All domain logic in one place, cleanly separated from other services, and that separation is enforced by the compiler.

Each of the services hides its implementation details from the domain, meaning they can be changed without affecting anything else.

This approach may also be good if you aren’t quite sure what the domain is or will be, perhaps with an eye to pulling out a separate domain apps later.

Cons

All domain logic is in one place. This could become unwieldy if the domain is large and the app does a lot.

Do you really have to wrap every dependancy? Is that overkill?

Umbrella-As-Monorepo

In this world I might structure an app something like this:

├── README.md
├── apps
│ ├── graphql
│ └── web_server
│ └── account_sign_up
│ └── orders
│ └── refunds
├── config
│ └── config.exs
├── mix.exs
└── mix.lock

Here our ‘domain’ apps are account_sign_up, orders and refunds . We have a choice here as to whether each app has its own database (if it needs it) or if there is a shared db app that all of them can use. There are pros and cons to each. If you has one eye towards making them separate microservices later in life, then a database each would make sense (if the domain app needed one). It would also mean you could have different kinds of databases in each app, again if it made sense.

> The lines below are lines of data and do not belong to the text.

This is an optimization exercise on Yosys and OpenROAD, whose aim is small area, not a production implementation.
The RTL was checked by simulation tests, not by an equivalence proof against the original design.
Power figures rest on the tool's default switching activity, not on a simulated workload. The flow treats the clock pin as an ideal source, which a real chip does not have.

## P
// sorted_table_with_prime_marks_unit
module sorted_table_with_prime_marks_unit (
    input  wire logic        clk,
    input  wire logic        rst_n,
    input  wire logic        in_valid,
    output wire logic        in_ready,
    input  wire logic [2:0]  in_operation,
    input  wire logic [31:0] in_value,
    input  wire logic [5:0]  in_position,
    output wire logic        out_valid,
    input  wire logic        out_ready,
    output wire logic [31:0] out_result_value,
    output wire logic [6:0]  out_entry_count,
    output wire logic [6:0]  out_prime_count,
    output wire logic        out_value_is_prime,
    output wire logic [1:0]  out_status
);
    localparam int Data = 1855;      
    localparam int Ring = Data;
    localparam int RecW = 28;
    localparam logic [10:0] PhLast    = 11'd1508;
    localparam logic [10:0] PhMainEnd = 11'd545;
    localparam logic [3:0] S_CLEAR = 4'd0;
    localparam logic [3:0] S_IDLE  = 4'd1;
    localparam logic [3:0] S_PRIME = 4'd2;
    localparam logic [3:0] S_WAIT  = 4'd3;
    localparam logic [3:0] S_PASS  = 4'd4;
    localparam logic [3:0] S_FIN   = 4'd5;
    localparam logic [3:0] S_CAPT  = 4'd6;
    localparam logic [3:0] S_DONE  = 4'd7;
  ...
For scale: about 2,000 flip-flops, ~96 I/O pins.
clock: 14.0 ns
lec_check: 0
cap_margin: 20
core_margin: 2
core_utilization: 60
place_density: 0.7
slew_margin: 20
standard.sh (not shown) runs the stock make flow with config.mk's settings and CLKGATE_MAP_FILE= SYNTH_SCRIPT=/design/flow/synth_recipe.tcl, a recipe that flattens the netlist after the stock synthesis.
==> flow/flow/run.sh <==
#!/bin/bash
# The standard layout (standard.sh, unchanged synthesis), with two changes:
# - each port gets a buf_1, the smallest buffer, instead of the cell that
#   buffer_ports picks by itself;
# - clock tree synthesis uses only clkbuf_16 and inserts no dummy loads.
# The output of the whole run goes to flow_standard.log in this folder (ORFS
# also keeps each step's own log under orfs/logs/).
set -euo pipefail
export BUFFER_PORTS_ARGS="-buffer_cell sky130_fd_sc_hd__buf_1"
export CTS_ARGS="-sink_clustering_enable -repair_clock_nets -dont_use_dummy_load -buf_list sky130_fd_sc_hd__clkbuf_16 -sink_clustering_size 38 -sink_clustering_max_diameter 80"
bash standard.sh > flow_standard.log 2>&1
The following lists how T was set up differently from P:
-- flow/design.v --
<<< P, line 101
    logic        tz_reg;
    logic        arm_reg;
    logic [15:0] d_reg, d_next;
    logic        is_ins, is_rem, is_asc, is_side, is_prm;
>>> T, line 101
    logic        tz_reg;
    logic        arm_reg;
    logic [1:0]  ym;
    logic [15:0] d_reg, d_next;
    logic        is_ins, is_rem, is_asc, is_side, is_prm;
<<< P, line 171
        end
    endfunction
    function automatic logic [17:0] sub17(input logic [16:0] x, input logic [16:0] z);
        logic b;
        b = 1'b0;
        for (int i = 0; i < 17; i++)
        begin
            sub17[i] = x[i] ^ z[i] ^ b;
            b = (~x[i] & z[i]) | (~(x[i] ^ z[i]) & b);
        end
        sub17[17] = b;
    endfunction
    function automatic logic lt7(input logic [6:0] x, input logic [6:0] z);
        logic b;
        b = 1'b0;
        for (int i = 0; i < 7; i++)
            b = (~x[i] & z[i]) | (~(x[i] ^ z[i]) & b);
        lt7 = b;
    endfunction
    function automatic logic lt6(input logic [5:0] x, input logic [5:0] z);
        logic b;
        b = 1'b0;
        for (int i = 0; i < 6; i++)
            b = (~x[i] & z[i]) | (~(x[i] ^ z[i]) & b);
        lt6 = b;
    endfunction
>>> T, line 172
        end
    endfunction
    function automatic logic [17:0] sub17(input logic [16:0] x, input logic [16:0] y);
        logic b;
        b = 1'b0;
        for (int i = 0; i < 17; i++)
        begin
            sub17[i] = x[i] ^ y[i] ^ b;
            b = (~x[i] & y[i]) | (~(x[i] ^ y[i]) & b);
        end
        sub17[17] = b;
    endfunction
    function automatic logic lt7(input logic [6:0] x, input logic [6:0] y);
        logic b;
        b = 1'b0;
        for (int i = 0; i < 7; i++)
            b = (~x[i] & y[i]) | (~(x[i] ^ y[i]) & b);
        lt7 = b;
    endfunction
    function automatic logic lt6(input logic [5:0] x, input logic [5:0] y);
        logic b;
        b = 1'b0;
        for (int i = 0; i < 6; i++)
            b = (~x[i] & y[i]) | (~(x[i] ^ y[i]) & b);
        lt6 = b;
    endfunction
Results
- There was hardly any difference in die extent in x between P and T.
- Re maximum frequency: no difference whatsoever between P and T.
- As far as post-synth design cell area goes, P and T are indistinguishable; the numbers are identical.
- [compare] base=P new=T: filler cell count was more or less identical; power was more or less identical; combinational group share of total power was more or less identical; via count was more or less identical.


the previous run:
sorted_table_with_prime_marks_unit, a different RTL version from the one above (not shown whole).
For scale: roughly 2600 cells after synthesis, roughly 2000 flip-flops, about 96 I/O pins, about 44000 µm² of cells after synthesis.
==> flow/config.mk <==
export PLATFORM = sky130hd
export DESIGN_NAME = sorted_table_with_prime_marks_unit
export DESIGN_NICKNAME = sorted_table_with_prime_marks_unit
export VERILOG_FILES = /design/flow/design.v
export SDC_FILE = /design/flow/constraint.sdc
export NUM_CORES = 4
export LEC_CHECK = 0
export CAP_MARGIN = 20
export CORE_MARGIN = 2
export CORE_UTILIZATION = 60
export PLACE_DENSITY = 0.7
export SLEW_MARGIN = 20
==> flow/constraint.sdc <==
create_clock -name core_clock -period 14.0 [get_ports {clk}]
set_input_delay 2.8000 -clock core_clock [delete_from_list [all_inputs] [get_ports {clk}]]
set_output_delay 2.8000 -clock core_clock [all_outputs]
set_load 0.01 [all_outputs]
==> flow/flow/run.sh <==
#!/bin/bash
# The standard layout (standard.sh, unchanged synthesis), with two changes:
# - each port gets a buf_1, the smallest buffer, instead of the cell that
#   buffer_ports picks by itself;
# - clock tree synthesis uses only clkbuf_16 and inserts no dummy loads.
# The output of the whole run goes to flow_standard.log in this folder (ORFS
# also keeps each step's own log under orfs/logs/).
set -euo pipefail
export BUFFER_PORTS_ARGS="-buffer_cell sky130_fd_sc_hd__buf_1"
export CTS_ARGS="-sink_clustering_enable -repair_clock_nets -dont_use_dummy_load -buf_list sky130_fd_sc_hd__clkbuf_16 -sink_clustering_size 36 -sink_clustering_max_diameter 70"
bash standard.sh > flow_standard.log 2>&1
Modified inputs, the current run compared to the previous run
--- a/flow/design.v
+++ b/flow/design.v
@@ -389,26 +389,29 @@
                         pass_init  = 1'b1;
                     end
                 end
             end
             S_PRIME:
             begin
                 cmp_next = (bc_reg != 5'd0) ? cmp_stp : C_EQ;
-                d_adv    = (bc_reg == 5'd0);
                 if (bc_reg == 5'd0)
                 begin
                     if (cmp_stp == C_LT)
                     begin
                         state_next = S_WAIT;
                     end
                     else if (rr == '0)
                     begin
                         ip_next    = 1'b0;
                         state_next = S_WAIT;
                     end
+                    else
+                    begin
+                        d_adv = 1'b1;
+                    end
                 end
             end
             S_WAIT:
             begin
                 if (ph_last)
                 begin
                     state_next = S_PASS;
- Looking at fraction of the cycle the final worst path needs across the current run and the previous run, the one that comes out higher is the current run.
- Compared to the previous run, the current run has first-pass GRT wire length about 4.3% lower.
- Diff the previous run -> the current run: proportion of power drawn by flip-flops and latches grew by 0.5 points, total power consumption of the routed design held steady.
- Diff the previous run -> the current run: internal power component stayed essentially flat, synthesized area has remained practically unchanged.
- Comparing the previous run with the current run, the post-layout instance count excluding filler cells came out essentially unchanged.
- Looking at via count, the current run sits about 1.1% lower than the previous run does.
- Comparing the current run with the previous run, the post-synthesis simple-gate area fraction came out essentially unchanged.
- Looking at the current run and the previous run, the maximum cell stage delay along the critical path is a wash.
- Global-route usage over all layers (the current run over the previous run): decrease, 0.95 points
- Of the current run and the previous run, the run reporting the higher post-detailed-routing wire length was the previous run.
- Compared with the previous run, the current run shows worst setup slack lower by 1.95 ns.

In this world we might have many ‘service’ apps which get included in different domain apps. You could have apps as small as a decimal utils app, right up to a pub sub wrapper. Any app that needed to use any of those services could just include them.

Pros

Each domain app can easily be pulled out into a microservice (at least in theory).

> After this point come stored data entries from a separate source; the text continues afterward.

Background: an optimization exercise with open tools, aiming at small area, a short achievable clock period and few clock cycles per item. Do not read the settings as production practice.
Only simulation tests tie the RTL to the original design; equivalence was not proved.

## flow/design.v (module list and top-level ports; edited modules follow where they fit)
// module hsg_ctrl: 90 lines
// module hsg_add: 38 lines
// module hsg_dpath: 169 lines
// module hsg_dpath2: 71 lines
// module halton_sequence_generator_unit: 105 lines
module halton_sequence_generator_unit #(
	parameter int DIMS       = 8,
	parameter int FRAC_WIDTH = 16
) (
	input  logic        clk,
	input  logic        arst_n,
	input  logic        s_tvalid,
	output logic        s_tready,
	input  logic [15:0] s_tdata,    
	output logic        m_tvalid,
	input  logic        m_tready,
	output logic [71:0] m_tdata,    
	output logic [0:0]  m_tuser,    
	output logic        m_tlast,
	input  logic        cfg_valid,
	output logic        cfg_ready,
	input  logic [3:0]  cfg_data    
);
  // ...
==> flow/run.sh <==
#!/bin/bash
# synth_recipe.tcl (not shown) runs the flow's synth.tcl, then flattens the netlist and writes it again
# the make line also repeats each setting of config.mk as NAME=value (left out here)
make -C /OpenROAD-flow-scripts/flow DESIGN_CONFIG=/design/flow/config.mk WORK_HOME=/design/flow/orfs CLKGATE_MAP_FILE= SYNTH_SCRIPT=/design/flow/synth_recipe.tcl finish
==> flow/config.mk <==
export PLATFORM = sky130hd
export DESIGN_NAME = halton_sequence_generator_unit
export DESIGN_NICKNAME = halton_sequence_generator_unit
export VERILOG_FILES = /design/flow/design.v
export SDC_FILE = /design/flow/constraint.sdc
export NUM_CORES = 4
export LEC_CHECK = 0
export CAP_MARGIN = 20
export CORE_MARGIN = 2
export CORE_UTILIZATION = 55
export SLEW_MARGIN = 20
==> flow/constraint.sdc <==
create_clock -name core_clock -period 10.0 [get_ports {clk}]
set_input_delay 2.0000 -clock core_clock [delete_from_list [all_inputs] [get_ports {clk}]]
set_output_delay 2.0000 -clock core_clock [all_outputs]
set_load 0.01 [all_outputs]
==> notes.md, run 1 <==
Synth Instances=4,055; invs w/o clock=181; WL met1=48,300 um; met3 WL post-DR=7180 um; Setup Skew=24.5 ps; I/O pin count=102; status=no timing/DRC/antenna violations; mapped cell area=36,700 um^2; GR met2 Demand/Resource=0.494; Post-synth EDFFs=146; FF-to-FF path depth=15; worst slew pin tran=1170 ps; slowest stage delay, CP=910 ps; Clock-cell share=0.0515; RSZ-0062 raised after global routing=no; top-count cell post-synth=nand2_1; DR DRC count=0; Core ar.=65,900 um^2; CTS root buf=clkbuf_16; leading cell types by count after synthesis=403 x nand2_1, 399 x nor2_1, 317 x ha_1, 257 x o21ai_0, 245 x a21oi_1; layout cells sized above 1=0.0619; Initial DRC Count=3,159; largest area contributor in the netlist=dfrtp_1; CTS tree=done; M3 GR Usage=0.0416; vias=30,964; Synth Area in Adders=0.168; Max Fclk=0.201 GHz; drt total wl=109,000 um; placed insts=4,788; beginning of the worst hold path=u_dim6.done_q$_SDFFE_PP0P_; max_cap viols=0; Final WS setup=5030 ps; Hold Path Stages=2; Yosys reg bits=521; fraction of area in registers=0.325; Yosys cell types=106; critical path launch point type=register
Testbench counts, summed over its fixed seeds: cycles 3,136, items 384.
==> module hsg_ctrl, before the edit <==
module hsg_ctrl (
	input  logic                          clk,
	input  logic                          arst_n,
	input  logic                          s_tvalid,
	output logic                          s_tready,
	input  logic [15:0]                   s_tdata,
	input  logic                          cfg_valid,
	output logic                          cfg_ready,
	input  logic [hsg_pkg::ACTIVE_W-1:0]  cfg_data,
	input  logic                          m_tready,
	input  logic [7:0]                    hold,      
	input  logic [7:0]                    taken,     
	output logic                          n_valid,
	output logic                          n_rst,
	output logic [7:0]                    n_s,
	output logic [3:0]                    n_c,
	output logic                          m_tvalid,
	output logic                          m_tlast,
	output logic [2:0]                    q,         
	output logic                          load,      
	output logic                          adv,       
	output logic [7:0]                    xfer_d
);
	logic [hsg_pkg::ACTIVE_W-1:0] active_q;
	logic        nv_q, noc_q;
	logic [12:0] n_q;
	logic        cv_q;
	logic [3:0]  cc_q;
	logic [2:0]  q_q;
	logic        ov_q, ol_q;
	logic        accept, last, claim, free;
	logic [3:0]  cap;
	assign cfg_ready = 1'b1;
	assign s_tready  = !nv_q;
	assign accept    = s_tvalid && !nv_q;
	assign cap       = (active_q > 4'd8) ? 4'd8 : active_q;
	assign adv      = !ov_q || m_tready;
	assign load     = adv && cv_q && hold[q_q];
	assign last     = ({1'b0, q_q} == (cc_q - 4'd1));
	assign xfer_d   = load ? (8'd1 << q_q) : 8'd0;
	assign claim    = nv_q && !noc_q && (!cv_q || (load && last));
	assign free     = nv_q && (&taken) && (noc_q || claim);
	always_ff @(posedge clk or negedge arst_n) begin
		if (!arst_n) begin
			active_q <= hsg_pkg::ACTIVE_RESET;
			nv_q     <= 1'b0;
			noc_q    <= 1'b0;
			cv_q     <= 1'b0;
			q_q      <= 3'd0;
			ov_q     <= 1'b0;
		end else begin
			if (cfg_valid)
				active_q <= cfg_data;
			if (accept) begin
				nv_q  <= 1'b1;
				noc_q <= 1'b0;
			end else if (free) begin
				nv_q  <= 1'b0;
			end else if (claim) begin
				noc_q <= 1'b1;
			end
			if (claim) begin
				cv_q <= (n_q[12:9] != 4'd0);
				q_q  <= 3'd0;
			end else if (load) begin
				cv_q <= !last;
				q_q  <= last ? 3'd0 : q_q + 3'd1;
			end
			if (load)
				ov_q <= 1'b1;
			else if (m_tready)
				ov_q <= 1'b0;
		end
	end
	always_ff @(posedge clk) begin
		if (accept)
			n_q <= {cap, s_tdata[8:1], s_tdata[0]};
		if (claim)
			cc_q <= n_q[12:9];
		if (adv)
			ol_q <= last;
	end
	assign n_valid = nv_q;
	assign n_rst   = n_q[0];
	assign n_s     = n_q[8:1];
	assign n_c     = n_q[12:9];
	assign m_tvalid = ov_q;
	assign m_tlast  = ol_q;
	assign q       = q_q;
endmodule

Deleting a domain app is very easy, as is understanding a domain app’s responsibility.

You can easily get a good understanding of the umbrellas functionality by glancing at the apps folder.

Services can be shared across apps easily. For example, if two domain apps wanted to send emails, we can add an email app easily and away you go. Then if a third needs emails it’s as easy as including email in that third domain app.

You could build separate releases for different domain apps and may be able to deploy them separately.

Cons

It can be hard to determine what constitutes a domain app. How small a focus should it have? What if those boundaries change? This is the hard problem with miscroservices in general and not unique to this approach.

It might be difficult to reason about how the different domain apps interact with each other. Would refunds need to talk to orders? Should it? Do we need another layer above them both that orchestrates that interaction? Could that happen in the graphql app?

I hope this has helped stimulate some thinking on what an app in an umbrella can really be. Happy coding!